En los orígenes de la filosofía, tal como la entendemos ahora, las preguntas sobre el universo estaban entre los intereses de aquellos sabios de la época arcaica que nos ofrecieron algunas de sus respuestas, recurriendo a un nuevo lenguaje, distinto al de los símbolos o los mitos de las antiguas cosmogonías. Y desde hace bastantes años, los científicos han recurrido a aquellas explicaciones, un tanto enigmáticas, para argumentar sus nuevas pesquisas y han hallado que había mucha verdad en las palabras de un Anaximandro, o de un Pitágoras, por citar solo dos ejemplos paradigmáticos.
Poco a poco, lo que encuentran los sabios actuales empieza a parecerse a esos relatos, como si la filosofía y la alta ciencia se hermanaran en la búsqueda, y quizá también en sus orígenes, pues desde el principio, el conocimiento estaba unificado y esas dos disciplinas se desarrollaron conjuntamente.

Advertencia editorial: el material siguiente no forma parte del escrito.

**src/rtl/dm_responder.sv**
```systemverilog
// dm_responder: data-memory responder for the multi-cycle CPU.
// It answers the active-low nRD/nWR strobes that the control unit drives
// during sMEM. Storage is byte-addressed and big-endian, and it returns
// 32-bit words.
//
// Handshake: a request is sampled on a rising CLK edge while exactly one
// strobe is low. The access happens WAIT_CYCLES edges later, and `ready`
// (with `err` on an illegal request) is high for exactly the following
// cycle. If the strobe is withdrawn, the strobe type changes, or addr moves
// during the wait, the request is dropped: no access and no pulse.
//
// Optional build macro DM_CLEAR_ON_RST_EN: when defined, nRST also clears
// every storage byte to 0x00. Otherwise storage is never reset.
//
// FSM state is visible hierarchically through `state` (S_IDLE=0, S_WAIT=1,
// S_DONE=2).
module dm_responder #(
  parameter int DEPTH_BYTES = 128,
  parameter int WAIT_CYCLES = 0
) (
  input  logic        CLK,
  input  logic        nRST,
  input  logic [31:0] addr,
  input  logic [31:0] wdata,
  input  logic        nRD,
  input  logic        nWR,
  output logic [31:0] rdata,
  output logic        ready,
  output logic        err
);

  localparam int AW = $clog2(DEPTH_BYTES);

  typedef enum logic [1:0] {
    S_IDLE = 2'd0,
    S_WAIT = 2'd1,
    S_DONE = 2'd2
  } state_t;

  state_t      state;
  state_t      state_nxt;

  logic [7:0]  mem [DEPTH_BYTES];

  logic [3:0]  cnt;
  logic        lat_wr;
  logic [31:0] lat_addr;
  logic        err_flag;

  // Request decode
  logic        req_any;
  logic        req_legal;
  logic        hold;

  // Access control, produced by the next-state logic
  logic          do_acc;
  logic          acc_wr;
  logic [AW-1:0] acc_addr;
  logic          start_wait;
  logic          set_err;

  // Byte lanes of the addressed word (the address is aligned, so OR is add)
  logic [AW-1:0] b0;
  logic [AW-1:0] b1;
  logic [AW-1:0] b2;
  logic [AW-1:0] b3;

  // Classify the current strobe/address combination
  always_comb begin
    req_any   = !nRD || !nWR;
    req_legal = (nRD != nWR) && (addr[1:0] == 2'b00) &&
                (addr < 32'(DEPTH_BYTES));
    if (lat_wr) begin
      hold = !nWR && nRD && (addr == lat_addr);
    end else begin
      hold = !nRD && nWR && (addr == lat_addr);
    end
  end

  // State register
  always_ff @(posedge CLK or negedge nRST) begin
    if (!nRST) begin
      state <= S_IDLE;
    end else begin
      state <= state_nxt;
    end
  end

  // Next-state and access decision
  always_comb begin
    state_nxt  = state;
    do_acc     = 1'b0;
    acc_wr     = 1'b0;
    acc_addr   = addr[AW-1:0];
    start_wait = 1'b0;
    set_err    = 1'b0;
    case (state)
      S_IDLE: begin
        if (req_any) begin
          if (!req_legal) begin
            state_nxt = S_DONE;
            set_err   = 1'b1;
          end else if (WAIT_CYCLES == 0) begin
            do_acc    = 1'b1;
            acc_wr    = !nWR;
            state_nxt = S_DONE;
          end else begin
            start_wait = 1'b1;
            state_nxt  = S_WAIT;
          end
        end
      end
      S_WAIT: begin
        if (!hold) begin
          state_nxt = S_IDLE;
        end else if (cnt == 4'd1) begin
          do_acc    = 1'b1;
          acc_wr    = lat_wr;
          acc_addr  = lat_addr[AW-1:0];
          state_nxt = S_DONE;
        end
      end
      S_DONE: begin
        state_nxt = S_IDLE;
      end
      default: begin
        state_nxt = S_IDLE;
      end
    endcase
  end

  // Completion outputs come straight from the state flops
  always_comb begin
    ready = (state == S_DONE);
    err   = (state == S_DONE) && err_flag;
  end

  // Byte-lane addresses for the big-endian word
  always_comb begin
    b0 = acc_addr;
    b1 = acc_addr | AW'(1);
    b2 = acc_addr | AW'(2);
    b3 = acc_addr | AW'(3);
  end

  // Request latch, wait counter, error flag and read data
  always_ff @(posedge CLK or negedge nRST) begin
    if (!nRST) begin
      cnt      <= 4'd0;
      lat_wr   <= 1'b0;
      lat_addr <= 32'd0;
      err_flag <= 1'b0;
      rdata    <= 32'd0;
    end else begin
      if (start_wait) begin
        cnt      <= 4'(WAIT_CYCLES);
        lat_wr   <= !nWR;
        lat_addr <= addr;
      end else if (state == S_WAIT && hold) begin
        cnt <= cnt - 4'd1;
      end
      if (state_nxt == S_DONE) begin
        err_flag <= set_err;
      end
      if (do_acc && !acc_wr) begin
        rdata <= {mem[b0], mem[b1], mem[b2], mem[b3]};
      end
    end
  end

`ifdef DM_CLEAR_ON_RST_EN
  // Storage writes; reset wipes every byte
  always_ff @(posedge CLK or negedge nRST) begin
    if (!nRST) begin
      for (int i = 0; i < DEPTH_BYTES; i++) begin
        mem[i] <= 8'h00;
      end
    end else if (do_acc && acc_wr) begin
      mem[b0] <= wdata[31:24];
      mem[b1] <= wdata[23:16];
      mem[b2] <= wdata[15:8];
      mem[b3] <= wdata[7:0];
    end
  end
`else
  // Storage writes; contents survive reset
  always_ff @(posedge CLK) begin
    if (do_acc && acc_wr) begin
      mem[b0] <= wdata[31:24];
      mem[b1] <= wdata[23:16];
      mem[b2] <= wdata[15:8];
      mem[b3] <= wdata[7:0];
    end
  end
`endif

endmodule
```
**config.mk**
```make
export PLATFORM = sky130hd
export DESIGN_NAME = dm_responder
export DESIGN_NICKNAME = d
export VERILOG_FILES = /design/src/rtl/dm_responder.sv
export SDC_FILE = /design/constraint.sdc
export NUM_CORES = 2
export LEC_CHECK = 0
export CAP_MARGIN = 20
export CORE_MARGIN = 1.5
export CORE_UTILIZATION = 32
export CTS_BUF_LIST = sky130_fd_sc_hd__clkbuf_4 sky130_fd_sc_hd__clkbuf_8
export CTS_CLUSTER_DIAMETER = 40
export CTS_CLUSTER_SIZE = 30
export DETAILED_ROUTE_END_ITERATION = 16
export PLACE_DENSITY_LB_ADDON = 0.25
export SKIP_CTS_REPAIR_TIMING = 1
export SLEW_MARGIN = 5
export SYNTH_ARGS = -nofsm -noshare
export SYNTH_HDL_FRONTEND = slang
export SYNTH_SLANG_ARGS = --single-unit
export TNS_END_PERCENT = 10
```
**constraint.sdc**
```tcl
create_clock -name CLK -period 2.9 [get_ports CLK]
set_clock_uncertainty 0.05 [all_clocks]
set_input_delay 0.58 -clock CLK [delete_from_list [all_inputs] [get_ports CLK]]
set_output_delay 0.58 -clock CLK [all_outputs]
set_load 0.02 [all_outputs]
```
==> results <==
- The run finished, with violations left.
- The final reports fail on setup timing.
- During placement, the flow inserted port buffers numbering 101.
- For the pin with the worst max-slew slack, the measured transition is between 1000 and 1500 ps.
- The async set or reset register ratio after synthesis is about 3.7%.
- The dominant register cell in the synthesized netlist is sky130_fd_sc_hd__edfxtp_1.
- The area of the core region is 183000 µm².
- The start point of the critical path is state[1]$_DFF_PN0_.
- Entering global routing, the biggest net connects 71 pins.
- The detailed router placed 43562 vias in this run.
- Across every metal layer, demand over resource in global routing totals between 20% and 30%.
- The average instance area after synthesis is around 15 µm².
- The path category of the worst min-delay check is in -> reg.
- The final net count is between 4000 and 5000.
- The clock transition at the register clock pins on the worst setup and hold paths after CTS is 60 ps.
- The top cell type by area accounts for between 50% and 60% of the synthesized area.
- The later pin in the worst-skew pair is clocked with a latency of 970 ps.
- The largest driver fanout on the critical path is 14.
- In this run the vertical extent of the chip is 433 µm.
- The number of cells on the worst reg-to-reg path is 12.
- The worst-case setup margin in the final layout is -43.1 ps.
- The die is roughly 430 µm wide.
- The number of buffers inserted during clock tree synthesis is 180.
- The H-tree depth is 4.
- In this run the most critical hold path is launched from wdata[30].
- In this run the deepest clock path goes through 3 buffers.
- The number of hold violations in the final report is 0.
- The completed layout was analyzed and its total power is between 30 and 40 mW.
- The final critical path takes up 101% of the cycle.
- The clock period minus worst slack is 2940 ps.
- The CTS tree is done.
- Once detail routing completed, the nets flagged for antenna violations numbered 0.
- The final number of max-transition violations is 0.
- In the routed layout, each cell is associated on average with a via count of about 6.
- After detailed routing, the total wire length is about 250 mm.
- The via count of the first global-routing pass is 41619.
- Cells with a size suffix above 1 make up 45.6% of the layout.
- The relative slew slack is 17.6%.
- In this run the critical register-to-register path is launched from state[1]$_DFF_PN0_.
- Dividing the detail-routed wire length by the instance count gives 33.0 µm.
- The worst-case IR drop observed on VDD is 0.437 mV.
- The placed instances occupy a cell area of roughly 70000 µm².
- Leaving out fill and tap cells, the most frequent cells in the layout are 1024 x sky130_fd_sc_hd__edfxtp_1, 720 x sky130_fd_sc_hd__buf_4, 455 x sky130_fd_sc_hd__mux2_2.
- Sequential elements use 53.6% of the synthesized area.
- The number of nets in the synthesized netlist is between 4000 and 5000.
- The maximum clock frequency is 340 MHz.
- The count of different cell masters after synthesis is 73.
- The global-route wire length before repair is 337 mm.
- The initial utilization of the core area, before any placement, comes to 32.3%.
- The remaining design rule violation count is 0.
- Summed over all cells, the static leakage comes to 26.8 nW.
- For this design, the sink count on the clock tree is around 1100.
- The synthesis-to-finish area growth is 27.0%.
- The die covers approximately 190000 µm².
- The gate count after technology mapping is 4083.
- The initialized floorplan defines between 150 and 200 standard-cell rows.
- Yosys mapped a number of flops with a built-in enable equal to around 1000.
- In this run, synthesis produced a sequential element count of between 1000 and 1500.
- The Yosys step of the flow raised 0 warnings.
- The required time at the endpoint of the critical path is 3540 ps.
- The HPWL after detailed placement is 176 mm.
- The iteration-0 DRC count of the detailed router is 6302.
- The worst endpoint data arrival time is 3590 ps.
- Max-cap violations in this run came to 0.
- Pin placement for this block handled between 100 and 150 I/O pins.
- The number of detailed-routing iterations run before antenna repair is 6.
- With fillers left out, the area of the finished cells amounts to 75200 µm².
- Counting instances, the worst hold path has a depth of 2.
- Setup violations remaining at the end of the flow were counted as 10.
- The critical path is of the reg -> reg type.
- The number of antenna violations at the first check in global routing is 18.
- Leaving out fill and tap cells, the most frequent cell in the layout is sky130_fd_sc_hd__edfxtp_1.
- The power per cell area is 495 nW/µm².
- The endpoint kind of the worst setup timing path is a register.
- Setup repair after global routing could not meet its margin everywhere.
- The slack of the worst reg-to-reg path is -40 ps.
- The remaining global-route overflow is 0.
- The clock root buffer is sky130_fd_sc_hd__clkbuf_8.
- The mapped cell area is 59200 µm².
- Cells fill 41.0% of the core in the end.
- In the post-synthesis netlist, the biggest area contributors are sky130_fd_sc_hd__edfxtp_1 52%, sky130_fd_sc_hd__mux4_2 16%, sky130_fd_sc_hd__mux2_2 9.1%.
- The largest total area in the synthesized netlist belongs to sky130_fd_sc_hd__edfxtp_1.
- STA classifies the critical path startpoint as a register.
- At the end of routability-driven placement, the weighted congestion stood at 0.995.
[per-layer routing]
metal / wire length [µm] / vias up / global-route usage [%]
li1: - / 17800 / -
met4: 12000 / 16 / 11.2
met1: 99700 / 22761 / 35.4
met5: 93 / - / 0
met2: 111000 / 2547 / 39.3
met3: 22600 / 438 / 4.78
[Yosys cell counts (all sizes together), types with 53 or more instances]
master,n
a21oi,72
nand2,395
clkbuf,267
nor3,75
nor2,127
inv,61
edfxtp,1024
mux2i,206
mux4,412
a22o,88
mux2,595
buf,192
o21ai,157
o22ai,53
[path summary, 6_finish.rpt]
check                                       end
max reg2reg                mem[42][2]$_DFFE_PP_
max                        mem[42][2]$_DFFE_PP_
min in group asynchronous    cnt[2]$_DFFE_PN0P_
min                        mem[40][6]$_DFFE_PP_
min reg2reg                  cnt[3]$_DFFE_PN0P_
max in group asynchronous  rdata[1]$_DFFE_PN0P_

Volver a mirar el universo con ojos filosóficos o científicos ya no es tan divergente ni contradictorio y, además, surgen términos evocadores, como el de «materia oscura», que nos explica una de nuestras colaboradoras de manera sencilla y sugerente. Mirar el universo así es algo nuevo, aunque sus raíces son antiguas y los paradigmas que van surgiendo a medida que se confirman las intuiciones de los investigadores nos muestran una nueva ciencia esperanzadora que la filosofía nos ayuda a entender.
Aspirar a conocer los orígenes del universo es un enorme desafío para los seres humanos y nuestra capacidad para ensanchar el ámbito de nuestra mente. El mito de Prometeo, al que se refiere otro de nuestros colaboradores, sostiene el anhelo de saber como lo que mejor define nuestra naturaleza.